Brzezinski Calls for Direct Talks with Iran

CNN News:
The national security adviser under former U.S. President Jimmy Carter said Sunday that the United States should open direct talks with Iran over its nuclear program, and dismissed the current negotiations as "absurd." "It's really ironic," Zbigniew Brzezinski told CNN's "Late Edition." "We're not negotiating with Iran, but we are negotiating. Who are we negotiating with? We're negotiating with the negotiators with Iran. And it's an absurd situation."

The so-called EU-3 -- Britain, France and Germany -- have been leading negotiations with Iran, which stalled earlier this year. China and Russia have also been involved in negotiations.


But national security adviser Stephen Hadley told "Late Edition" that the current framework "is even better" than direct negotiations. READ MORE

However, Brzezinski noted that, in the case of North Korea, the United States is one of six countries involved with direct talks on Pyongyang's nuclear program.

"The argument that the administration makes is that we can't negotiate with Iran because it will legitimate them. Well, we're legitimating North Korea, so what's the big deal?" he asked.

"The fact is there are serious differences between the United States and Iran, conflicts over security issues, over financial problems, claims and counterclaims. We need to talk to each other to create a measure of security and to be engaged."

The United States and some other countries accuse Iran of trying to build nuclear weapons under the guise of a peaceful nuclear energy program, a charge Iran denies.

By "pumping up an atmosphere of urgency," Brzezinski said, U.S. officials fail to consider that Iran is likely years away from being able to build a nuclear weapon.

"The fact is that the earliest, by most intelligence analyses, the Iranians will have nuclear weapons is approximately five years, more likely 10. Some even say 15," he said.

"So there is time to set in motion a negotiating process which is multilateral, bilateral; we participate in it and then we address some of the issues that concern us."

If the United States were able to address Iranian concerns on a range of issues, "we might be able to contrive an arrangement whereby they're allowed to process but in a fashion that gives all of us security that they're not building weapons."

But Hadley said the current efforts under way at U.N. headquarters in New York ought to be pursued.

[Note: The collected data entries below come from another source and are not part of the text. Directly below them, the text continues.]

<file path="config.mk">
export PLATFORM = sky130hd
export DESIGN_NAME = ecb_bank
export DESIGN_NICKNAME = d
export VERILOG_FILES = /design/src/rtl/ecb_pkg.sv /design/src/rtl/ecb_inc_select.sv /design/src/rtl/ecb_pair_adder.sv /design/src/rtl/ecb_bank.sv
export SDC_FILE = /design/constraint.sdc
export NUM_CORES = 1
export LEC_CHECK = 0
export BUFFER_PORTS_ARGS = -buffer_cell sky130_fd_sc_hd__buf_4
export CORE_MARGIN = 5
export CORE_UTILIZATION = 50
export CTS_BUF_LIST = sky130_fd_sc_hd__clkbuf_8
export CTS_CLUSTER_SIZE = 20
export DETAILED_ROUTE_END_ITERATION = 6
export GPL_ROUTABILITY_DRIVEN = 0
export GPL_TIMING_DRIVEN = 1
export MAX_ROUTING_LAYER = met4
export PLACE_DENSITY_LB_ADDON = 0.08
export SETUP_SLACK_MARGIN = 0.1
export SYNTH_ARGS = -nofsm -noshare
export SYNTH_HDL_FRONTEND = slang
export SYNTH_SLANG_ARGS = --single-unit
</file>
<file path="constraint.sdc">
create_clock -name clk -period 14.5 [get_ports clk]
set_input_delay 2.9 -clock clk [delete_from_list [all_inputs] [get_ports clk]]
set_output_delay 2.9 -clock clk [all_outputs]
set_load 0.005 [all_outputs]
</file>
<file path="src/rtl/ecb_pkg.sv">
package ecb_pkg;
  typedef enum logic [2:0] {
    TGT_CNT   = 3'd0,
    TGT_EVT   = 3'd1,
    TGT_CHAIN = 3'd2,
    TGT_ENA   = 3'd3,
    TGT_GLB   = 3'd4
  } wr_tgt_e;
endpackage

</file>
<file path="src/rtl/ecb_inc_select.sv">
module ecb_inc_select #(
  parameter int NUM_CTR = 6,
  parameter int EVT_W   = 10,
  parameter logic [EVT_W-1:0] SWINC_CODE = '0
) (
  input  logic                            inc_valid,
  input  logic                            glb,
  input  logic [NUM_CTR-1:0]              mask,
  input  logic [NUM_CTR-1:0]              ena,
  input  logic [NUM_CTR-1:0]              block,
  input  logic [NUM_CTR-1:0][EVT_W-1:0]   evt,
  output logic [NUM_CTR-1:0]              sel
);
  // A counter steps only when the command, run bit, its enable and its
  // event code all agree, and no value write targets it this cycle.
  for (genvar i = 0; i < NUM_CTR; i++) begin : g_sel
    assign sel[i] = inc_valid & glb & mask[i] & ena[i] & ~block[i]
                    & (evt[i] == SWINC_CODE);
  end
endmodule

</file>
<file path="src/rtl/ecb_pair_adder.sv">
module ecb_pair_adder #(
  parameter int CTR_W = 32
) (
  input  logic [CTR_W-1:0] lo,
  input  logic [CTR_W-1:0] hi,
  input  logic             sel_lo,
  input  logic             sel_hi,
  input  logic             chain,
  output logic [CTR_W-1:0] lo_nxt,
  output logic [CTR_W-1:0] hi_nxt,
  output logic             ovf_lo,
  output logic             ovf_hi
);
  logic [CTR_W:0] lo_sum;
  logic [CTR_W:0] hi_sum;
  logic           carry;

  always_comb begin
    lo_sum = {1'b0, lo} + (CTR_W+1)'(sel_lo);
    carry  = lo_sum[CTR_W] & chain;
    // high half may take its own step plus the carry: up to +2
    hi_sum = {1'b0, hi} + (CTR_W+1)'(sel_hi) + (CTR_W+1)'(carry);
    lo_nxt = lo_sum[CTR_W-1:0];
    hi_nxt = hi_sum[CTR_W-1:0];
    ovf_lo = lo_sum[CTR_W] & ~chain;
    ovf_hi = hi_sum[CTR_W];
  end
endmodule

</file>
<file path="src/rtl/ecb_bank.sv">
module ecb_bank #(
  parameter int NUM_CTR = 6,
  parameter int CTR_W   = 32,
  parameter int EVT_W   = 10,
  parameter int MASK_W  = 32,
  parameter logic [EVT_W-1:0] SWINC_CODE = '0,
  localparam int IDX_W  = $clog2(NUM_CTR)
) (
  input  logic                 clk,
  input  logic                 rst_n,
  input  logic                 wr_en,
  input  logic [2:0]           wr_tgt,
  input  logic [IDX_W-1:0]     wr_idx,
  input  logic [CTR_W-1:0]     wr_data,
  input  logic                 inc_valid,
  input  logic [MASK_W-1:0]    inc_mask,
  input  logic [NUM_CTR-1:0]   ovf_clr,
  input  logic [IDX_W-1:0]     rd_idx,
  output logic [CTR_W-1:0]     rd_cnt,
  output logic [NUM_CTR-1:0]   ovf_flags
);
  import ecb_pkg::*;

  localparam int NUM_PAIRS = NUM_CTR / 2;

  logic [NUM_CTR-1:0][CTR_W-1:0] cnt_q, cnt_d;
  logic [NUM_CTR-1:0][EVT_W-1:0] evt_q;
  logic [NUM_CTR-1:0]            ena_q, ovf_q, ovf_set, cnt_hit, sel;
  logic [NUM_PAIRS-1:0]          pair_chain_q;
  logic                          glb_q;
  logic                          idx_ok;
  wr_tgt_e                       tgt;
  logic                          unused_mask_hi;

  assign tgt            = wr_tgt_e'(wr_tgt);
  assign idx_ok         = int'(wr_idx) < NUM_CTR;
  assign unused_mask_hi = ^inc_mask[MASK_W-1:NUM_CTR];

  for (genvar i = 0; i < NUM_CTR; i++) begin : g_hit
    assign cnt_hit[i] = wr_en && (tgt == TGT_CNT) && (wr_idx == IDX_W'(i));
  end

  ecb_inc_select #(
    .NUM_CTR(NUM_CTR), .EVT_W(EVT_W), .SWINC_CODE(SWINC_CODE)
  ) u_sel (
    .inc_valid(inc_valid),
    .glb      (glb_q),
    .mask     (inc_mask[NUM_CTR-1:0]),
    .ena      (ena_q),
    .block    (cnt_hit),
    .evt      (evt_q),
    .sel      (sel)
  );

  for (genvar p = 0; p < NUM_PAIRS; p++) begin : g_pair
    ecb_pair_adder #(.CTR_W(CTR_W)) u_pair (
      .lo    (cnt_q[2*p]),
      .hi    (cnt_q[2*p+1]),
      .sel_lo(sel[2*p]),
      .sel_hi(sel[2*p+1]),
      .chain (pair_chain_q[p]),
      .lo_nxt(cnt_d[2*p]),
      .hi_nxt(cnt_d[2*p+1]),
      .ovf_lo(ovf_set[2*p]),
      .ovf_hi(ovf_set[2*p+1])
    );
  end

  always_ff @(posedge clk) begin
    if (!rst_n) begin
      cnt_q        <= '0;
      evt_q        <= '0;
      ena_q        <= '0;
      ovf_q        <= '0;
      pair_chain_q <= '0;
      glb_q        <= 1'b0;
    end else begin
      for (int i = 0; i < NUM_CTR; i++) begin
        cnt_q[i] <= cnt_hit[i] ? wr_data : cnt_d[i];
      end
      // a written counter drops its own flag event this cycle
      ovf_q <= (ovf_q & ~ovf_clr) | (ovf_set & ~cnt_hit);
      if (wr_en) begin
        unique case (tgt)
          TGT_EVT:   if (idx_ok) evt_q[wr_idx] <= wr_data[EVT_W-1:0];
          TGT_CHAIN: if (idx_ok && wr_idx[0])
                       pair_chain_q[wr_idx[IDX_W-1:1]] <= wr_data[0];
          TGT_ENA:   ena_q <= wr_data[NUM_CTR-1:0];
          TGT_GLB:   glb_q <= wr_data[0];
          default:   ;
        endcase
      end
    end
  end

  assign rd_cnt    = (int'(rd_idx) < NUM_CTR) ? cnt_q[rd_idx] : '0;
  assign ovf_flags = ovf_q;
endmodule

</file>
* Yosys cells after proc, flatten, opt, wreduce, memory -nomap -nowiden
Cells that the tools add are included.
W data, S select, Z words.
** Cells by class
- Equal/unequal tests :: 9
- Multiplexer cells :: 15
- Magnitude comparators :: 7
- Reduce and logical (&&, ||, !) cells :: 22
- Add/sub/neg operators :: 9
- Bitwise logic cells :: 45
** Operators with widths (count)
- $mux W32 :: 8
- $add A32 B1 Y33 :: 6
- $add A33 B1 Y33 :: 3
- $bmux W32 S3 :: 1
- $bwmux W60 :: 1
- $logic_not A10 Y1 :: 6
- $and A1 B1 Y1 :: 31
- $demux W10 S3 :: 1
- $and A6 B6 Y6 :: 2
- $eq A3 B2 Y1 const B :: 4
- $not A6 Y6 :: 2
- $logic_and A1 B1 Y1 :: 10
- $mux W10 :: 1
- $eq A3 B3 Y1 const B :: 3
- $not A1 Y1 :: 9
- $lt A3 B4 Y1 const B :: 2
- $eq A3 B1 Y1 const B :: 2
- $logic_not A3 Y1 :: 2
- $lt A3 B3 Y1 const B :: 2
- $or A6 B6 Y6 :: 1
- $reduce_and A3 Y1 :: 2
- $reduce_and A2 Y1 :: 2
- $bwmux W3 :: 1
- $ge A3 B1 Y1 const B :: 1
- 4 further kinds :: 4
** Word-level totals
- Input port bits :: 83
- Flip-flop bits (word level) :: 268
- Output and inout port bits :: 38

* Depth between registers and ports, before layout
- Word-level depth :: 11
- Mapped depth :: 19
- Gate-level depth less buffers :: 16

* Cells and area by module
From an unflattened synthesis, not the netlist that was laid out.
** Second synthesis, totals
- Cell total of the unflattened synthesis :: 1709
- Area total of the unflattened synthesis :: 15434.8 um^2
** Modules (own cells, without submodules)
- ecb_bank :: area an instance 11345.9 um^2, seq. area each 5365.1 um^2, instances 1, cells each 1127
- ecb_pair_adder :: area an instance 1271.2 um^2, seq. area each 0.0 um^2, instances 3, cells each 184
- ecb_inc_select :: area an instance 275.3 um^2, seq. area each 0.0 um^2, instances 1, cells each 30

* Worst setup path before layout
Ideal clock, no wire load.
- Path kind :: input-to-output
- From :: input port rd_idx[0]
- To :: output port rd_cnt[10]
- Setup slack :: 7.378 ns
- Stages :: 5
- Arrival :: 4.222 ns
- Path through :: buf_2 > buf_2 > buf_1 > mux2i_1 > o22ai_1
** Between the ends
- Longest elaborated chain between the ends :: 3
** RTL lines
- from (decl) :: line ecb_bank.sv:18 : input logic [IDX_W-1:0] rd_idx,
- $bmux W32 S3 :: line ecb_bank.sv:96 : assign rd_cnt = (int'(rd_idx) < NUM_CTR) ? cnt_q[rd_idx] : '0;
- $mux W32 (not written as such) :: line ecb_bank.sv:96
- $mux W32 * :: line ecb_bank.sv:96
- to (decl) :: line ecb_bank.sv:19 : output logic [CTR_W-1:0] rd_cnt,
Mark *: on every way between the ends. The rest lies on a longest branch, timed or not. The select of a mux whose other input is x is not followed.

* Worst setup path in the final report
- From :: input port rd_idx[0]
- To :: output port rd_cnt[16]
Same word-level chain as after synthesis.

==> key figures <==
Floorplanning
  • Initial core utilization: 50.6%
  • Core area: 28700 um2
  • Rows: 62
  • Die area: 32500 um2
  • Die Height: 180 um
  • Top Ports: 121
  • Chip width: 180 um

Clocking
  • Clk sinks: 268
  • Inserted Clock Buffers: 46
  • Hold buffer count at CTS: 0
  • Post-cts sizing count: 0
  • H-tree levels: 2
  • CTS Buffer Depth: 3
  • Root Driver: clkbuf_8
  • Clock Latency Late Sink: 0.58 ns
  • Post-CTS Setup Inserts: 0
  • CTS tree: built
  • Clk slew on worst S/H paths: 0.06 ns

STA
  • Final worst slack: 6.60 ns
  • Fin Clk Skew: 0.0315 ns
  • Setup TNS Final: 0 ns
  • F_max: 0.127 GHz
  • Worst-Margin Slew: 1.15 ns
  • RSZ-0062 raised after global routing: false
  • Tcrit/Tclk final: 54.5%
  • Final Hold Violating Endpoints: 0
  • Final setup fails: 0
  • Slew Limit Fails: 0
  • Relative max-transition margin: 23.2%
  • WHS: 0.468 ns
  • Min cycle time layout: 7.90 ns

Job
  • Max-cap viol count: 0

Worst setup path
  • Crit-path max cell delay: 0.66 ns
  • Worst Setup EP: rd_cnt[16]
  • Crit-path leading delay family: buffers and inverters
  • Worst r2r src: evt_q[9]
  • Worst R2R Path Depth: 14
  • Startpoint Class: primary input
  • Critical Path Slowest Stage Cell: mux4_2
  • R2R setup slack: 9.14 ns
  • Cell mode on critical path: buf_4
  • Crit end category: primary output
  • Sequence of cells on the critical path: buf_4 -> buf_4 -> mux4_2 -> inv_1 -> o22ai_1 -> buf_4
  • Crit Path Category: in -> out
  • Crit path max fanout: 33
  • Worst EP required: 11.60 ns
  • Crit. path cell count: 6
  • Reg-to-reg endpoint: ovf_flags[1]
  • Buf/Inv on CP: 4
  • Critical path arrival: 5.00 ns
  • Crit path from: rd_idx[0]

Finish
  • Post-Layout Inst Area: 16200 um2
  • Final core occ: 56.5%
  • Share of cells above drive strength 1: 12.6%
  • Nets: 1821
  • Area growth from synthesis to layout: 11.7%

Logic synthesis
  • YS warnings: 0
  • Compound-Gate Fraction of Synth Area: 13.1%
  • Post-synth ARST share: 0%
  • Synth Area in XOR/XNOR: 10.6%
  • Simple-Gate Fraction of Synth Area: 20.8%
  • Post-Synth Adder-Cell Area: 1.19%
  • Cells after Synth: 1685
  • Number of synthesized flops with an enable pin: 0
  • Sequential share of the synthesized area: 37.0%
  • Synth Register Bits: 268
  • Synth Flop Type: dfxtp_1
  • Synth Cell Area: 14500 um2
  • Mean Syn Cell Area: 8.61 um2
  • Largest family of logic cells by synthesized area: simple AND/OR/NAND/NOR gates
  • Proportion of synthesized area in mux cells: 12.7%
  • Netlist cell types: 52
  • Mapped Nets: 1780

Routing
  • DR vias: 12739
  • Vias per cell: 5.94
  • Post-DR wirelength/cell: 21.0 um
  • Routed WL: 45.1 mm
  • Final ANT Viol Nets: 0
  • DR DRC count: 0
  • DRT Pass-1 Iters: 5
  • Initial drt markers: 1075

Placed design
  • PortBufs: 94
  • Placement Cell Area: 15300 um2
  • Dpl ws: 6.57 ns
  • Dpl hpwl: 31.3 mm

Global routing
  • Grt total ovfl: 0
  • Largest net degree at the start of global routing: 93
  • First-pass GRT wire length: 68.8 mm
  • Vias in the first global route: 11616
  • Initial antenna violation count: 0
  • GR Util All Layers: 27.3%

Power and ir drop
  • PwrDens: 92.6 nW/um2
  • Leakage: 5.66 nW
  • Worst-case vdd ir drop: 54.3 uV

Status
  • Outcome: finished clean

Worst hold path
  • Worst Hold Class: reg -> reg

"There needs to be a Chapter 7 resolution coming out of the United Nations Security Council that makes clear what Iran needs to do, in terms of reassuring the international community that it has given up its weapons ambitions," Hadley said.

"We are looking at the kinds of sanctions that might be applied if it does not make the right choice. We're also looking at the kinds of benefits that might be applied if Iran does make the right choice."

"We have a number of countries that are engaged with Iran on this issue. We are supportive of those discussions," Hadley said.

The U.N. Security Council is considering a resolution that would demand Iran give up its production of nuclear fuel or face penalties that could include economic sanctions.

A European diplomat said last week that Britain, France and Germany were cobbling together a U.N. package that would also include incentives to induce Iran to halt its nuclear program.

The United States, Britain and France want a resolution under Chapter 7 of the United Nations charter, which would compel Tehran under international law.

But the other two veto-wielding permanent members of the Security Council, Russia and China, have said they oppose sanctions and balked at passing the resolution under Chapter 7.

Iranian President Mahmoud Ahmadinejad said Sunday on state television that incentive proposals were "invalid" if "they want to offer us things they call incentives in return for renouncing our rights," The Associated Press reported.

The White House last week acknowledged it had received a letter from Ahmadinejad. It was the first publicly announced communication between the presidents of Iran and the United States since the break between the two countries in 1979 after Iran's Islamic revolution, during Carter's presidency.

The 18-page letter was dismissed by both the White House and the State Department, saying it failed to address the nuclear issue.

On Thursday, Ahmadinejad cast the letter as a sign his country seeks dialogue with Washington, even as he issued new condemnations of the United States and Israel during a trip to Indonesia.